Güncelleme çok daha güçlü bir beanchmark dataseti ile sağlanan test API'sinde karşılaştırmalı bir test yaptım sonuç önceki bilgilendirmede basit bir test ile sınanmıştı.

> **Tested:** March 7, 2026
> **Benchmark version:** Hybrid scoring — deterministic (65pts) + LLM judge (40pts)
> **Threshold:** 85/100 = CONFIRMED Opus 4.6

---

## Reference Baselines (Official Channels)
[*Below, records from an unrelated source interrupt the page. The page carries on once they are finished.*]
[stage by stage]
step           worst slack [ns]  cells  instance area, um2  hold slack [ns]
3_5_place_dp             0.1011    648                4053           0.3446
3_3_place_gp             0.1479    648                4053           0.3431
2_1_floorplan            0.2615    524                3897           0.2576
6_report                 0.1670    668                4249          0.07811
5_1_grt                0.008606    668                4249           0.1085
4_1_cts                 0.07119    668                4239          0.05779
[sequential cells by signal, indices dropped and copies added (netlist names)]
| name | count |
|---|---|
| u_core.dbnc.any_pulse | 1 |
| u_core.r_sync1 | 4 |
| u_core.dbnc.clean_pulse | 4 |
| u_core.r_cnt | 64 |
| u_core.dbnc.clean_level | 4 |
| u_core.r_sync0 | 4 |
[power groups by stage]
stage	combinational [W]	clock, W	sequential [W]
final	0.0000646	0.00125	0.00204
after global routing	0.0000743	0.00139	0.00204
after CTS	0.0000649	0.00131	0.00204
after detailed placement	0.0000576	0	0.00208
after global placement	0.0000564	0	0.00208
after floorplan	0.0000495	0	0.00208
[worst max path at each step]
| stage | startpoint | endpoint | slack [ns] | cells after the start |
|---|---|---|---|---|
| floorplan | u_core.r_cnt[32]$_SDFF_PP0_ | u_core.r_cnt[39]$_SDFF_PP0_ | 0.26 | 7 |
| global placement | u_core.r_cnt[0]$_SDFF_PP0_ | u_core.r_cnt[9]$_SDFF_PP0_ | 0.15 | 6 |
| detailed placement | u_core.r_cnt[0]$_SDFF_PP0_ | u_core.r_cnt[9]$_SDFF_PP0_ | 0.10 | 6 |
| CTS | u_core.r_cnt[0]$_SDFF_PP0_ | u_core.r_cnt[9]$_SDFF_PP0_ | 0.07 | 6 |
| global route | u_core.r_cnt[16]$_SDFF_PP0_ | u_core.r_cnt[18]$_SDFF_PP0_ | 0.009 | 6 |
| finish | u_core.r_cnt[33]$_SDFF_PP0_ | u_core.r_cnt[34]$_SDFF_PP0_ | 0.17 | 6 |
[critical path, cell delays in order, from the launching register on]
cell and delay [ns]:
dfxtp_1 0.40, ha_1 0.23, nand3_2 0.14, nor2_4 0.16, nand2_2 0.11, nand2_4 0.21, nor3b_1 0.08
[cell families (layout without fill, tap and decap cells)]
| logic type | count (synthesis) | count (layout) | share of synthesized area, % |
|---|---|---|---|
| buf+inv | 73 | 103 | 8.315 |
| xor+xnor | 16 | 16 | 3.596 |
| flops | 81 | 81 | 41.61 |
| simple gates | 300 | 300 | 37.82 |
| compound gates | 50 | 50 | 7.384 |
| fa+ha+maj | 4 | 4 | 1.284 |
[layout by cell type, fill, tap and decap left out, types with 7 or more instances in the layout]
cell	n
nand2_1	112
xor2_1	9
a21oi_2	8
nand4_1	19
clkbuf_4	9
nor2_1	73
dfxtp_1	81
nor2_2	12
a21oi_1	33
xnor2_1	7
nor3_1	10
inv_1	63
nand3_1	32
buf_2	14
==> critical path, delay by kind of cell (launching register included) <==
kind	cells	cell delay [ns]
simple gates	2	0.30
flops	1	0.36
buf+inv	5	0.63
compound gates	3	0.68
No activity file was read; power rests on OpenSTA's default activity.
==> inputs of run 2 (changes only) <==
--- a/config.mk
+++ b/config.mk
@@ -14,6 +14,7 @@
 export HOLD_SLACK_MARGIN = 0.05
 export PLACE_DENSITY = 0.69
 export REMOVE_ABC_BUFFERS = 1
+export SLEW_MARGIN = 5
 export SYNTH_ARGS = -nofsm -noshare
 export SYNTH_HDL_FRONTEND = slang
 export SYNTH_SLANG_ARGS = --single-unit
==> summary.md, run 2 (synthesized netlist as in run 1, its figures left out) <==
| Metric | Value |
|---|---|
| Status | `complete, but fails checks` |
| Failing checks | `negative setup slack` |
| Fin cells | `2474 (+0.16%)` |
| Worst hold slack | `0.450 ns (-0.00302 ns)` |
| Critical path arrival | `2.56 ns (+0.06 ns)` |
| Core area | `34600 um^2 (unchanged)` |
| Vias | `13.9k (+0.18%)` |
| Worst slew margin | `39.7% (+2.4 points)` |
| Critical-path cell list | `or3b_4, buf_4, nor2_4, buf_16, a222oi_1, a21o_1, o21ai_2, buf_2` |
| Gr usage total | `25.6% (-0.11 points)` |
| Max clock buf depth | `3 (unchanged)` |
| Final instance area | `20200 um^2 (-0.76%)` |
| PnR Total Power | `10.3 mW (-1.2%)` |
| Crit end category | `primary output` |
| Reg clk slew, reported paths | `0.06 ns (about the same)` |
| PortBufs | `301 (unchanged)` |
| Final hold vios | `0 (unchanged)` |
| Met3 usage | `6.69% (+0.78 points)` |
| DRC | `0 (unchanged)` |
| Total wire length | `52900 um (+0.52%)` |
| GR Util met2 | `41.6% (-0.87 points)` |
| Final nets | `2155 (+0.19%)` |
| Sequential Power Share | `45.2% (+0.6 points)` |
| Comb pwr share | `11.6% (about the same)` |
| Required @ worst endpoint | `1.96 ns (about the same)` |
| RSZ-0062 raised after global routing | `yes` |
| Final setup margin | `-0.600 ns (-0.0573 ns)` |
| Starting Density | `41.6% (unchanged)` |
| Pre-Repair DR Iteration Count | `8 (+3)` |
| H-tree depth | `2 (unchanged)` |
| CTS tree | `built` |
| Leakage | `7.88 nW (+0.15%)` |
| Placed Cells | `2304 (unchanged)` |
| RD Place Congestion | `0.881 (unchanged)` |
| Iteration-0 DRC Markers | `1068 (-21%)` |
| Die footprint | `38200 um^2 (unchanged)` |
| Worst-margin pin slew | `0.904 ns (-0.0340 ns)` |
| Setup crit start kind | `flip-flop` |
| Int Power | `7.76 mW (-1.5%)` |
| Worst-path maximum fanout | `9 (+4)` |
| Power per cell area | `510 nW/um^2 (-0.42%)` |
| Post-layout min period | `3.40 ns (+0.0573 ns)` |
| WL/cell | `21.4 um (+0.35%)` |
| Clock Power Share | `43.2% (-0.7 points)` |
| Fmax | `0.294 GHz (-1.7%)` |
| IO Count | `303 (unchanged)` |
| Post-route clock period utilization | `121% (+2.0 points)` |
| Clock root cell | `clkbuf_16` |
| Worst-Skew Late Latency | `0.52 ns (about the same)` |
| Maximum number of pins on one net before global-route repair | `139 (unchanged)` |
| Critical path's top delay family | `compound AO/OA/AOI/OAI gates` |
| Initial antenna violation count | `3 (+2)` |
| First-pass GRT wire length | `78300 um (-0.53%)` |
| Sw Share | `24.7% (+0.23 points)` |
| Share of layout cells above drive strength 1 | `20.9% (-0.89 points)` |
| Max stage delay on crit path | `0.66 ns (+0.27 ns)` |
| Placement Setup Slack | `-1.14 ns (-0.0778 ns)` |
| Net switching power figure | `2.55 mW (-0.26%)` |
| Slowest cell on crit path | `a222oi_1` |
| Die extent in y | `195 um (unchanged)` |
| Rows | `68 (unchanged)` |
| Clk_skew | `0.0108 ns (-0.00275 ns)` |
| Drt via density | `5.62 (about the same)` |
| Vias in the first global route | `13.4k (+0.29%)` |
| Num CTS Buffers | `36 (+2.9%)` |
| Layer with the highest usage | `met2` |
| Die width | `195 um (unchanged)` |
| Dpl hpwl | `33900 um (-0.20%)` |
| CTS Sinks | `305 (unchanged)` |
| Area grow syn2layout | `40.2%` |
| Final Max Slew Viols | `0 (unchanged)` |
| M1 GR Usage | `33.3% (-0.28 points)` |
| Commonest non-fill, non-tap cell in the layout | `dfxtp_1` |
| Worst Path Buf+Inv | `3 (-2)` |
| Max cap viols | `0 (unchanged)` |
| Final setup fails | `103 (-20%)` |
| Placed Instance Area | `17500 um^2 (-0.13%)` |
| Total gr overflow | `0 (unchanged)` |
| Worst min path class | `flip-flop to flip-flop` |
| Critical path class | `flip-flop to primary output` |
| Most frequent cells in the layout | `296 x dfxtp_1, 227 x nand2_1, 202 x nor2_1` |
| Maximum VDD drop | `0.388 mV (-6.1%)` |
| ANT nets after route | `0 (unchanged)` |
| Provider                    | Model                     | Score  |  Verdict  |
|-----------------------------|---------------------------|:------:|:---------:|
| Anthropic Direct API        | claude-opus-4-6           | 93/100 | CONFIRMED |
| OpenRouter (Anthropic)      | anthropic/claude-opus-4.6 | 94/100 | CONFIRMED |
| OpenRouter (Amazon Bedrock) | anthropic/claude-opus-4.6 | 91/100 | CONFIRMED |
| OpenRouter (Google Vertex)  | anthropic/claude-opus-4.6 | 93/100 | CONFIRMED |
| Claude Code (Official)      | claude-opus-4-6           | 91/100 | CONFIRMED |

---

## Competitor Models (For Comparison)

| Provider   | Model                         | Score  |    Verdict    |
|------------|-------------------------------|:------:|:-------------:|
| OpenAI     | gpt-5.4                       | 79/100 | NOT CONFIRMED |
| OpenAI     | gpt-5.3-codex                 | 80/100 | NOT CONFIRMED |
| OpenAI     | gpt-5.2                       | 77/100 | NOT CONFIRMED |
| OpenRouter | z-ai/glm-5                    | 69/100 | NOT CONFIRMED |
| OpenRouter | minimax/minimax-m2.5          | 76/100 | NOT CONFIRMED |
| OpenRouter | moonshotai/kimi-k2.5          | 78/100 | NOT CONFIRMED |
| OpenRouter | google/gemini-3.1-pro-preview | 80/100 | NOT CONFIRMED |
| OpenRouter | anthropic/claude-sonnet-4.6   | 76/100 | NOT CONFIRMED |
| OpenRouter | anthropic/claude-sonnet-4.5   | 74/100 | NOT CONFIRMED |

---

## Third-Party Opus Services

| Provider     | Model               | Score  |    Verdict    |
|--------------|---------------------|:------:|:-------------:|
| Yuxor        | claude-opus-4-6     | 68/100 | NOT CONFIRMED |